If the statement sued upon was not an “account stated” Reed was entitled to dispute the entire liability or the amount of the balance, or both; and it did dispute the liability. If the account of May 31, 1954, can be held to be a part of the statement sued upon, and can be held further to constitute an account stated, nevertheless, as pointed out above, Reed *607successfully raised the issue of the legality of the consideration.8
For these reasons I think the summary judgment should be reversed and the case remanded to the District Court for further proceedings.

. De Pasquale v. Williams-Bauer Corporation, 151 F.2d 578 (2d Cir.1945), cer-tiorari denied 328 U.S. 836, 66 S.Ct. 1007, 90 L.Ed. 1612 (1946).

. Peebles v. Yates, 88 Miss. 289, 40 So. 996 (1908); Jorgensen v. Kingsley, 60 Neb. 44, 82 N.W. 104 (1900).

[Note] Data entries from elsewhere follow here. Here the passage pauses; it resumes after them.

`src/rtl/pwr_mode_pkg.sv`:
```
package pwr_mode_pkg;

    typedef enum logic [2:0] {
        PM_ON,
        PM_DOZE,
        PM_DRAIN,
        PM_HANDSHAKE,
        PM_SETTLE,
        PM_NAP,
        PM_SLEEP
    } pm_state_e;

    typedef enum logic [1:0] {
        LVL_FULL  = 2'd0,
        LVL_DOZE  = 2'd1,
        LVL_NAP   = 2'd2,
        LVL_SLEEP = 2'd3
    } pm_level_e;

endpackage

```
`src/rtl/pm_mode_decode.sv`:
```
module pm_mode_decode
    import pwr_mode_pkg::*;
(
    input  logic [2:0] mode_sel,
    output logic       sel_valid,
    output pm_level_e  sel_level
);

    // Exactly one bit must be set; anything else is not a request
    always_comb begin
        sel_valid = 1'b1;
        sel_level = LVL_FULL;
        case (mode_sel)
            3'b001:  sel_level = LVL_DOZE;
            3'b010:  sel_level = LVL_NAP;
            3'b100:  sel_level = LVL_SLEEP;
            default: sel_valid = 1'b0;
        endcase
    end

endmodule

```
`src/rtl/pm_entry_timer.sv`:
```
module pm_entry_timer #(
    parameter int ENTRY_DLY = 8
) (
    input  logic clk,
    input  logic rst_n,
    input  logic run,
    output logic done
);

    localparam int CW = (ENTRY_DLY < 2) ? 1 : $clog2(ENTRY_DLY + 1);
    localparam logic [CW-1:0] LAST = CW'(ENTRY_DLY - 1);

    logic [CW-1:0] cnt_q;

    assign done = run && (cnt_q == LAST);

    always_ff @(posedge clk or negedge rst_n) begin
        if (!rst_n)
            cnt_q <= '0;
        else if (!run)
            cnt_q <= '0;
        else if (!done)
            cnt_q <= cnt_q + 1'b1;
    end

    // Counter never runs past the programmed delay
    p_cnt_bound_r8: assert property (@(posedge clk) disable iff (!rst_n)
        cnt_q <= LAST);

endmodule

```
`src/rtl/pm_clk_map.sv`:
```
module pm_clk_map
    import pwr_mode_pkg::*;
(
    input  pm_state_e st,
    output logic      exec_en,
    output logic      bus_en,
    output logic      tmr_en,
    output pm_level_e level
);

    always_comb begin
        exec_en = 1'b1;
        bus_en  = 1'b1;
        tmr_en  = 1'b1;
        level   = LVL_FULL;
        unique case (st)
            PM_DOZE: begin
                exec_en = 1'b0;
                level   = LVL_DOZE;
            end
            PM_NAP: begin
                exec_en = 1'b0;
                bus_en  = 1'b0;
                level   = LVL_NAP;
            end
            PM_SLEEP: begin
                exec_en = 1'b0;
                bus_en  = 1'b0;
                tmr_en  = 1'b0;
                level   = LVL_SLEEP;
            end
            default: ;
        endcase
    end

endmodule

```
`src/rtl/pwr_mode_ctrl.sv`:
```
module pwr_mode_ctrl
    import pwr_mode_pkg::*;
#(
    parameter int ENTRY_DLY = 8
) (
    input  logic       clk,
    input  logic       rst_n,
    input  logic [2:0] mode_sel,
    input  logic       pow_en,
    input  logic       bus_idle,
    input  logic       qack,
    input  logic       irq_ext,
    input  logic       irq_smi,
    input  logic       irq_mchk,
    input  logic       soft_rst,
    output logic       qreq,
    output logic       exec_clk_en,
    output logic       bus_clk_en,
    output logic       tmr_clk_en,
    output logic [1:0] pwr_level
);

    pm_state_e st_q, st_d;
    pm_level_e tgt_q;
    pm_level_e sel_level;
    pm_level_e map_level;
    logic      sel_valid;
    logic      dly_done;
    logic      wake;

    assign wake = irq_ext | irq_smi | irq_mchk | soft_rst;

    pm_mode_decode u_dec (
        .mode_sel  (mode_sel),
        .sel_valid (sel_valid),
        .sel_level (sel_level)
    );

    pm_entry_timer #(.ENTRY_DLY(ENTRY_DLY)) u_tmr (
        .clk   (clk),
        .rst_n (rst_n),
        .run   (st_q == PM_SETTLE),
        .done  (dly_done)
    );

    pm_clk_map u_map (
        .st      (st_q),
        .exec_en (exec_clk_en),
        .bus_en  (bus_clk_en),
        .tmr_en  (tmr_clk_en),
        .level   (map_level)
    );

    // Next-state logic: a wake always wins
    always_comb begin
        st_d = st_q;
        if (wake) begin
            st_d = PM_ON;
        end else begin
            unique case (st_q)
                PM_ON:
                    if (pow_en && sel_valid)
                        st_d = (sel_level == LVL_DOZE) ? PM_DOZE : PM_DRAIN;
                PM_DOZE:      st_d = PM_DOZE;
                PM_DRAIN:
                    if (bus_idle) st_d = PM_HANDSHAKE;
                PM_HANDSHAKE:
                    if (qack) st_d = (tgt_q == LVL_SLEEP) ? PM_SETTLE : PM_NAP;
                PM_SETTLE:
                    if (dly_done) st_d = PM_SLEEP;
                PM_NAP:       st_d = PM_NAP;
                PM_SLEEP:     st_d = PM_SLEEP;
                default:      st_d = PM_ON;
            endcase
        end
    end

    // State register and latched target level
    always_ff @(posedge clk or negedge rst_n) begin
        if (!rst_n) begin
            st_q  <= PM_ON;
            tgt_q <= LVL_FULL;
        end else begin
            st_q <= st_d;
            if (st_q == PM_ON && st_d == PM_DRAIN)
                tgt_q <= sel_level;
        end
    end

    // Outputs
    always_comb begin
        qreq      = (st_q == PM_HANDSHAKE) || (st_q == PM_SETTLE) ||
                    (st_q == PM_NAP) || (st_q == PM_SLEEP);
        pwr_level = map_level;
    end

    p_reset_full_r1: assert property (@(posedge clk)
        !rst_n |-> (!qreq && exec_clk_en && bus_clk_en && tmr_clk_en));

    p_bad_cfg_ignored_r3: assert property (@(posedge clk) disable iff (!rst_n)
        (st_q == PM_ON && pow_en && $countones(mode_sel) != 1)
        |=> (st_q == PM_ON));

    p_doze_no_req_r4: assert property (@(posedge clk) disable iff (!rst_n)
        (pwr_level == LVL_DOZE) |-> !qreq);

    p_req_after_idle_r6: assert property (@(posedge clk) disable iff (!rst_n)
        $rose(qreq) |-> $past(bus_idle));

    p_nap_after_ack_r7: assert property (@(posedge clk) disable iff (!rst_n)
        $rose(pwr_level == LVL_NAP) |-> $past(qack));

    p_sleep_after_dly_r8: assert property (@(posedge clk) disable iff (!rst_n)
        $rose(pwr_level == LVL_SLEEP) |-> $past(dly_done));

    p_sleep_all_off_r8: assert property (@(posedge clk) disable iff (!rst_n)
        (pwr_level == LVL_SLEEP) |-> (!exec_clk_en && !bus_clk_en && !tmr_clk_en));

    p_wake_exit_r9: assert property (@(posedge clk) disable iff (!rst_n)
        wake |=> (!qreq && exec_clk_en && bus_clk_en && tmr_clk_en
                  && pwr_level == LVL_FULL));

endmodule

```
`config.mk`:
```
export PLATFORM = sky130hd
export DESIGN_NAME = pwr_mode_ctrl
export DESIGN_NICKNAME = d
export VERILOG_FILES = /design/src/rtl/pwr_mode_pkg.sv /design/src/rtl/pm_mode_decode.sv /design/src/rtl/pm_entry_timer.sv /design/src/rtl/pm_clk_map.sv /design/src/rtl/pwr_mode_ctrl.sv
export SDC_FILE = /design/constraint.sdc
export NUM_CORES = 1
export LEC_CHECK = 0
export BUFFER_PORTS_ARGS = -buffer_cell sky130_fd_sc_hd__buf_4
export CORE_AREA = 4 4 41 43
export CTS_CLUSTER_SIZE = 20
export DETAILED_ROUTE_END_ITERATION = 16
export DIE_AREA = 0 0 45 47
export PLACE_DENSITY = 0.66
export SYNTH_ARGS = -nofsm -noshare
export SYNTH_HDL_FRONTEND = slang
export SYNTH_SLANG_ARGS = --single-unit
```
`constraint.sdc`:
```
create_clock -name clk -period 1.96 [get_ports clk]
set_input_delay 0.196 -clock clk [delete_from_list [all_inputs] [get_ports clk]]
set_output_delay 0.196 -clock clk [all_outputs]
set_load 0.01 [all_outputs]
```
==> summary.txt, run 1 <==
DETAILED ROUTING
-------------------------------------------------------------------------------------
Mean number of vias per cell                                                    5.098
Final routed wirelength across all metal layers                               1073 um
Met2 routed wirelength                                                         457 um
Routed length per instance                                                   11.66 um
Highest metal layer with signal wires                                            met4
Antenna viol nets, final                                                            0
Detailed route wirelength on metal3                                             78 um
Detailed Route Iter0 Violations                                                     7
DRC Markers                                                                         0
First-pass DRT Iterations                                                           4
Overall via count from detail_route                                               469
Sum of routed wire segments on met1                                            528 um

YOSYS
-------------------------------------------------------------------------------------
Most repeated cell in the gate-level netlist after synthesis             sky130_fd_sc_hd__dfrtp_1
Number of enable flip-flop cells after synthesis                                    0
Library cells used by synthesis                                                    30
Syn Area/Cell                                                              9.535 um^2
Most instantiated flip-flop cell in the synthesis netlist                sky130_fd_sc_hd__dfrtp_1
Post-synthesis instance area                                               553.0 um^2
Area fraction of the dominant cell type after synthesis                        0.4072
Count of state elements after synthesis                                             9
Yosys warnings                                                                      0
Fraction of the yosys area taken by sequential cells                           0.4072
Largest cells by area after synthesis                                    sky130_fd_sc_hd__dfrtp_1, sky130_fd_sc_hd__xnor2_1, sky130_fd_sc_hd__nand2_1
Share of async-settable or async-resettable flops after synthesis               1.000
Net Count, Synth                                                                   71
Synth area leader                                                        sky130_fd_sc_hd__dfrtp_1
Most used standard cells in the synthesized netlist                      sky130_fd_sc_hd__dfrtp_1, sky130_fd_sc_hd__nand2_1, sky130_fd_sc_hd__nor2_1
Synthesized instance count                                                         58

WORST SETUP PATH
-------------------------------------------------------------------------------------
Critical path's top delay family                                           flip-flops
Worst endpoint data arrival time                                              1.36 ns
Crit path largest cell delay                                                  0.52 ns
Largest fanout on the critical path                                                11
Critical Path Sink Type                                                   output port
Type of origin of the critical path                                              flop
Buffers plus inverters on the worst setup path                                      1
Endpoint required time on the critical path                                   1.76 ns
Critical Path Slowest Stage Cell                                         sky130_fd_sc_hd__dfrtp_1
Setup CP Type                                                            flop to output port
Cell-by-cell trace of the critical path                                  nor2b_1 > nand2_1 > and2_1 > buf_4

GLOBAL ROUTE
-------------------------------------------------------------------------------------
Total gr overflow                                                                   0
Wire length of the first global-routing pass                                  1904 um
Vias in the first global route                                                    447
Largest net degree at the start of global routing                                  12
Initial antenna violation count                                                     0
GRT Overall Usage                                                              0.1270

TIMING
-------------------------------------------------------------------------------------
Largest clock skew in the final design                                    0.001016 ns
Measured slew at the worst slew-check pin                                   0.3174 ns
Endpoints failing setup                                                             0
Final-report max-slew violation count                                               0
Period Utilization, post-route                                                 0.7953
Unrepaired setup endpoints after global routing                                    no
Max Fclk                                                                    641.5 MHz
Final hold violations                                                               0
Max-slew headroom at the worst pin                                             0.7884
Crit path time final                                                         1.559 ns
Final total negative setup slack                                                 0 ns
Worst hold slack                                                            0.2129 ns

PLACED DESIGN
-------------------------------------------------------------------------------------
Port Buffers                                                                       17
Cell Count Post-Placement                                                          87
Post-detailed-placement half-perimeter wirelength                            854.8 um
Instance area at placement                                                 686.9 um^2
Routability cong.                                                              0.8261

FINAL LAYOUT
-------------------------------------------------------------------------------------
Number of standard cells in the layout, taps in and fillers out                    92
Total area of multi-input combinational cells                              307.8 um^2
Synth-to-Final Area Change                                                     30.77%
Antenna diodes                                                                      0
Sequential cell area                                                       225.2 um^2
Design area                                                                723.2 um^2
Share of cells above drive strength 1                                          0.2987
Number of nets in the layout                                                       91
Filler cell count in the final layout                                             130

POWER
-------------------------------------------------------------------------------------
Static leakage                                                              0.3380 nW
Pwr Density                                                              514.5 mW/mm^2
Worst vdd ir                                                              0.0003083 V

FLOORPLAN
-------------------------------------------------------------------------------------
# rows                                                                             13
Vertical die dimension                                                          47 um
Die area                                                                 0.002115 mm^2
Initial Utilization                                                            0.4250
Core region area                                                         0.001301 mm^2
Die outline width                                                               45 um
IO Pins                                                                            18

CLOCKING
-------------------------------------------------------------------------------------
Number of buffers added by the clock tree synthesis step                            3
Clock latency on the worst-skew pair                                          0.25 ns
Clock tree from TritonCTS                                                         yes
Clock-pin slew of the registers on the worst-case setup and hold paths        0.06 ns
H-tree Lvls                                                                         1
Total clock sinks                                                                   9
Buffer depth of the longest clock path                                              2
Cts repair resizes                                                                  0
Clock Tree Root                                                          sky130_fd_sc_hd__clkbuf_4

MIN PATH
-------------------------------------------------------------------------------------
Worst min path class                                                     primary input to flop

FLOW RUN
-------------------------------------------------------------------------------------
Maximum capacitance violations                                                      0

STATUS
-------------------------------------------------------------------------------------
Outcome                                                                  finished, final reports clean

## stage by stage
| step | power, mW | setup slack [ns] | util |
|---|---|---|---|
| 2_1_floorplan | 0.2123 | 0.5085 | - |
| 3_3_place_gp | 0.2382 | 0.3762 | 0.5279 |
| 3_5_place_dp | 0.2387 | 0.3575 | 0.5279 |
| 4_1_cts | 0.3840 | 0.3814 | 0.5558 |
| 5_1_grt | 0.3949 | 0.2617 | 0.5558 |
| 6_report | 0.3721 | 0.4012 | 0.5558 |
## metal layers
metal,GRT usage,up-vias
met1,0.1643,209
li1,-,245
met2,0.1893,13
met3,0.02682,2
met4,0.08772,0
met5,0,-
## cells in the final DEF, fill, tap and decap left out, types with 2 or more instances in the layout
master / n
sky130_fd_sc_hd__dfrtp_1: 9
sky130_fd_sc_hd__nand2b_1: 2
sky130_fd_sc_hd__o21ai_0: 3
sky130_fd_sc_hd__xnor2_1: 3
sky130_fd_sc_hd__inv_1: 2
sky130_fd_sc_hd__nand3_1: 2
sky130_fd_sc_hd__clkbuf_4: 3
sky130_fd_sc_hd__nor2_1: 6
sky130_fd_sc_hd__nand2_1: 6
sky130_fd_sc_hd__xor2_1: 2
sky130_fd_sc_hd__mux2i_1: 2
sky130_fd_sc_hd__buf_4: 17
## logic make-up after synthesis
kind of cell,Yosys count,share of synthesized area
flops,9,0.4072
mux,3,0.05656
simple gates,26,0.2896
compound gates,9,0.1086
buf+inv,5,0.03620
fa+ha+maj,1,0.02262
xor+xnor,5,0.07920
## sequential cells by signal, indices dropped and copies added (netlist names)
name,cells
st_q,3
tgt_q,2
u_tmr.cnt_q,4
## repair_timing
item / in CTS / in global routing
buffers inserted: 0 / 0
hold buffers: 1 / 0
hold endpoints to repair: 9 / 0
## worst register-to-register path, stage by stage (launching register included)
cell and delay [ns]:
sky130_fd_sc_hd__dfrtp_1 0.49, sky130_fd_sc_hd__nor4b_2 0.34, sky130_fd_sc_hd__and4bb_1 0.25, sky130_fd_sc_hd__mux2_1 0.32
## layout make-up
class,count,area share
inverters,2,0.01038
multi-input cells,44,0.4256
clock buffers,4,0.03633
flip-flops and latches,9,0.3114
well taps,15,0.02595
repair buffers,18,0.1903
## where the power goes
part	switching, mW	internal, mW	total, mW
logic	0.0154	0.0251	0.0405
clock network	0.0573	0.0780	0.135
registers	0.00374	0.193	0.196
total	0.0764	0.296	0.372
## path summary, 6_finish.rpt
path,start,endpoint,slack (ns),cells past startpoint
setup / recovery,st_q[2]$_DFF_PN0_,exec_clk_en,0.40,4
hold / removal,soft_rst,st_q[1]$_DFF_PN0_,0.21,3
setup reg to reg,st_q[2]$_DFF_PN0_,tgt_q[0]$_DFFE_PN0P_,0.45,3
hold reg to reg,tgt_q[1]$_DFFE_PN0P_,tgt_q[1]$_DFFE_PN0P_,0.48,1
max in group asynchronous,rst_n,u_tmr.cnt_q[2]$_DFFE_PN0P_,1.52,2
min in group asynchronous,rst_n,tgt_q[1]$_DFFE_PN0P_,0.31,2
Power figures use the tool's default switching activity.
==> run 2: changes to the inputs <==
==> constraint.sdc (replaced) <==
create_clock -name clk -period 1.6 [get_ports clk]
set_input_delay 0.16 -clock clk [delete_from_list [all_inputs] [get_ports clk]]
set_output_delay 0.16 -clock clk [all_outputs]
set_load 0.01 [all_outputs]
==> run 2 against run 1 <==
Sequential power rose by 23%. Non-clock buffer count rose by 3. Sequential share of layout area fell by 0.92 points. Clock-buffer cell count did not move. Via count rose by 1.3%. Clock skew barely moved. First-iteration DRC count rose by 29%. Worst hold slack got worse by 0.023 ns. Flip-flop and latch count did not move. Wire length rose by 6.3%. Global-route usage rose by 0.25 points. Largest power group unchanged. Highest routed layer unchanged.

. Annotation, 104 A.L.R. 245, 251 (1936).

. This letter apparently followed a meeting of the parties; the record is ambiguous on this point.

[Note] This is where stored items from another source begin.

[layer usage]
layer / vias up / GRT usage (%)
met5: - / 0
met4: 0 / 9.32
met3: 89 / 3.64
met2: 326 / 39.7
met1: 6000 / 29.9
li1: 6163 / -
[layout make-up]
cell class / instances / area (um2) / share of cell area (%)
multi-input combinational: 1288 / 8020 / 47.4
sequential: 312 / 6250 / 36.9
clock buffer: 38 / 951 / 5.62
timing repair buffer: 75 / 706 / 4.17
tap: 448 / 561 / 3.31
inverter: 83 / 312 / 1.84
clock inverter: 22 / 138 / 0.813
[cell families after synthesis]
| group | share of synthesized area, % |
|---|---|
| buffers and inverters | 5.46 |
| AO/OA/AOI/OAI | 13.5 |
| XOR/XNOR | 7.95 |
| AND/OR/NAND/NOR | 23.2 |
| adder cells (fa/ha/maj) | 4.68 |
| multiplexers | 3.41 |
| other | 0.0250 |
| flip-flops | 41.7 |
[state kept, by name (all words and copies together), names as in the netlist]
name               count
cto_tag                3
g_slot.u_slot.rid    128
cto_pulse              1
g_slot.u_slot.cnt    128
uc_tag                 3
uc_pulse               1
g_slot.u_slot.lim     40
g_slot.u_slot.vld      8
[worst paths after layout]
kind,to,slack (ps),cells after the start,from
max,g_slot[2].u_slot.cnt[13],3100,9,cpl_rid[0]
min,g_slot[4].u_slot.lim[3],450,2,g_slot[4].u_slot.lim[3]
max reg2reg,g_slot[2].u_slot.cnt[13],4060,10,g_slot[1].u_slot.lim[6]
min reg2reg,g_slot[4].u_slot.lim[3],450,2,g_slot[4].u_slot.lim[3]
==> src/rtl/ln_crc_pkg.sv <==
`timescale 1ns/1ps
package ln_crc_pkg;

    localparam int WORD_W     = 10;
    localparam int LINE_W     = 11;
    localparam int CRC_W      = 18;
    localparam int PREFIX_LEN = 3;
    localparam int H_BIT      = 6;
    localparam int NUM_LANES  = 2;

    localparam logic [CRC_W-1:0]  CRC_MASK  = 18'h23000;
    localparam logic [WORD_W-1:0] WORD_ONES = {WORD_W{1'b1}};
    localparam logic [WORD_W-1:0] WORD_ZERO = '0;

    typedef enum logic [2:0] {
        SLOT_IDLE = 3'd0,
        SLOT_LN0  = 3'd1,
        SLOT_LN1  = 3'd2,
        SLOT_CRC0 = 3'd3,
        SLOT_CRC1 = 3'd4
    } slot_e;

    function automatic logic [CRC_W-1:0] crc_step(input logic [CRC_W-1:0] seed,
                                                   input logic [WORD_W-1:0] data);
        logic [CRC_W-1:0] acc;
        logic             fb;
        acc = seed;
        for (int b = 0; b < WORD_W; b++) begin
            fb  = acc[0] ^ data[b];
            acc = acc >> 1;
            if (fb) acc = acc ^ CRC_MASK;
        end
        return acc;
    endfunction

endpackage

==> src/rtl/ln_crc_trs_detect.sv <==
`timescale 1ns/1ps
module ln_crc_trs_detect
    import ln_crc_pkg::*;
(
    input  logic              clk,
    input  logic              rst,
    input  logic              scan_en,
    input  logic [WORD_W-1:0] word_in,
    output logic              eav_hit,
    output logic              sav_hit
);

    typedef struct packed {
        logic [PREFIX_LEN-1:0][WORD_W-1:0] hist;
    } det_state_t;

    det_state_t state_d, state_q;
    logic [PREFIX_LEN-1:0] pos_ok;
    logic                  prefix_ok;

    // hist[0] is the newest raw word, hist[PREFIX_LEN-1] the oldest
    always_comb begin
        state_d = state_q;
        state_d.hist[0] = word_in;
        for (int i = 1; i < PREFIX_LEN; i++) begin
            state_d.hist[i] = state_q.hist[i-1];
        end
    end

    generate
        for (genvar g = 0; g < PREFIX_LEN; g++) begin : g_prefix
            if (g == PREFIX_LEN - 1) begin : g_lead
                assign pos_ok[g] = (state_q.hist[g] == WORD_ONES);
            end else begin : g_zero
                assign pos_ok[g] = (state_q.hist[g] == WORD_ZERO);
            end
        end
    endgenerate

    assign prefix_ok = &pos_ok;
    assign eav_hit   = scan_en &&  prefix_ok &&  word_in[H_BIT];
    assign sav_hit   =             prefix_ok && !word_in[H_BIT];

    always_ff @(posedge clk) begin
        if (rst) state_q <= '0;
        else     state_q <= state_d;
    end

    // a closing reference is only reported after the full three-word prefix
    assert_eav_prefix_R2: assert property (@(posedge clk) disable iff (rst)
        eav_hit |-> ($past(word_in, 1) == WORD_ZERO &&
                     $past(word_in, 2) == WORD_ZERO &&
                     $past(word_in, 3) == WORD_ONES));

endmodule

==> src/rtl/ln_crc_crc18.sv <==
`timescale 1ns/1ps
module ln_crc_crc18
    import ln_crc_pkg::*;
(
    input  logic              clk,
    input  logic              rst,
    input  logic              seed_zero,
    input  logic              accum,
    input  logic [WORD_W-1:0] word_in,
    output logic [CRC_W-1:0]  crc_out
);

    typedef struct packed {
        logic [CRC_W-1:0] crc;
    } crc_state_t;

    crc_state_t state_d, state_q;

    always_comb begin
        state_d = state_q;
        if (accum) begin
            state_d.crc = crc_step(seed_zero ? '0 : state_q.crc, word_in);
        end
    end

    always_ff @(posedge clk) begin
        if (rst) state_q <= '0;
        else     state_q <= state_d;
    end

    assign crc_out = state_q.crc;

endmodule

==> src/rtl/ln_crc_lane.sv <==
`timescale 1ns/1ps
module ln_crc_lane
    import ln_crc_pkg::*;
(
    input  logic              clk,
    input  logic              rst,
    input  logic [WORD_W-1:0] word_in,
    input  logic [LINE_W-1:0] line_num,
    output logic [WORD_W-1:0] word_out
);

    typedef struct packed {
        slot_e              slot;
        logic [LINE_W-1:0]  ln;
        logic               crc_start;
        logic               crc_en;
        logic [WORD_W-1:0]  out;
    } lane_state_t;

    lane_state_t       state_d, state_q;
    logic              eav_hit, sav_hit;
    logic [CRC_W-1:0]  crc_val;
    logic [WORD_W-1:0] mux_word;

    ln_crc_trs_detect i_detect (
        .clk     (clk),
        .rst     (rst),
        .scan_en (state_q.slot == SLOT_IDLE),
        .word_in (word_in),
        .eav_hit (eav_hit),
        .sav_hit (sav_hit)
    );

    ln_crc_crc18 i_crc (
        .clk       (clk),
        .rst       (rst),
        .seed_zero (state_q.crc_start),
        .accum     (state_q.crc_start || state_q.crc_en),
        .word_in   (mux_word),
        .crc_out   (crc_val)
    );

    always_comb begin
        case (state_q.slot)
            SLOT_LN0:  mux_word = {~state_q.ln[6], state_q.ln[6:0], 2'b00};
            SLOT_LN1:  mux_word = {1'b1, 3'b000, state_q.ln[10:7], 2'b00};
            SLOT_CRC0: mux_word = {~crc_val[8], crc_val[8:0]};
            SLOT_CRC1: mux_word = {~crc_val[17], crc_val[17:9]};
            default:   mux_word = word_in;
        endcase
    end

    always_comb begin
        state_d = state_q;
        state_d.out       = mux_word;
        state_d.crc_start = sav_hit;

        if (state_q.slot == SLOT_LN1)  state_d.crc_en = 1'b0;
        else if (state_q.crc_start)    state_d.crc_en = 1'b1;

        if (eav_hit) state_d.ln = line_num;

        case (state_q.slot)
            SLOT_IDLE: state_d.slot = eav_hit ? SLOT_LN0 : SLOT_IDLE;
            SLOT_LN0:  state_d.slot = SLOT_LN1;
            SLOT_LN1:  state_d.slot = SLOT_CRC0;
            SLOT_CRC0: state_d.slot = SLOT_CRC1;
            default:   state_d.slot = SLOT_IDLE;
        endcase
    end

    always_ff @(posedge clk) begin
        if (rst) state_q <= '0;
        else     state_q <= state_d;
    end

    assign word_out = state_q.out;

    // outside the slots a word leaves one clock later unchanged
    assert_pass_through_R1: assert property (@(posedge clk) disable iff (rst)
        (state_q.slot == SLOT_IDLE) |=> (word_out == $past(word_in)));

    // a detected closing reference always opens the slot sequence at LN0
    assert_slot_start_R9: assert property (@(posedge clk) disable iff (rst)
        eav_hit |=> (state_q.slot == SLOT_LN0));

    // line-number words have zero low bits and an inverted top bit
    assert_ln_format_R3: assert property (@(posedge clk) disable iff (rst)
        (state_q.slot == SLOT_LN0 || state_q.slot == SLOT_LN1) |=>
        (word_out[1:0] == 2'b00 && word_out[9] == ~word_out[8]));

    // upper line-number word has bits 8:6 cleared
    assert_ln_high_R3: assert property (@(posedge clk) disable iff (rst)
        (state_q.slot == SLOT_LN1) |=> (word_out[8:6] == 3'b000));

    // CRC words carry an inverted bit 9
    assert_crc_format_R6: assert property (@(posedge clk) disable iff (rst)
        (state_q.slot == SLOT_CRC0 || state_q.slot == SLOT_CRC1) |=>
        (word_out[9] == ~word_out[8]));

endmodule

. As in the ease of Riley y. Mattingly, 42 App.D.C. 290 (D.C.Cir.1914), where Riley held an account received for eight months without objection. However we stated in that case that the facts must be clear in order to warrant such a holding.

. For example, Schumer’s remonstrative letter of May 25th, six days before the supposed account stated, which referred to Reed’s failure to cooperate.

. Chinn v. Lewin, 57 App.D.C. 16, 19, 16 F.2d 512, 515, 49 A.L.R. 1480 (D.C.Cir. 1926).

. The majority cites Standard Oil Co. v. Van Etten, 107 U.S. 325, 1 S.Ct. 378, 27 L.Ed. 319 (1882), for the proposition that silent acceptance of three and a half months, or twice the period involved here, can cause an account rendered to ripen into an account stated. In that case the Oil Company had agreed to purchase from Van Etten and his assignors a certain number of oil-barrel headings. The pieces of lumber were delivered to the Oil Company at a point in Michigan and then shipped to Cleveland, where an inspector of the Company counted and inspected them. Three and a half months before Van Etten sued the Company, he had been rendered an account by the Company, to which lie never objected.
The trial court, after determining that as a matter of law the account was an account stated, sent to the jury the issue whether the Oil Company had been mistaken in its count of the lumber. It was upon the strength of its count of the lumber that the Oil Company had rendered the account. The jury found there had been a mistake in the count, and judgment was rendered for Van Etten despite the existence of the account stated. The Supreme Court affirmed. It follows from that case, therefore, that,, even if the account in the case at bar was an account stated, Reed’s claim of illegality, like a claim of mistake, should have-been tried.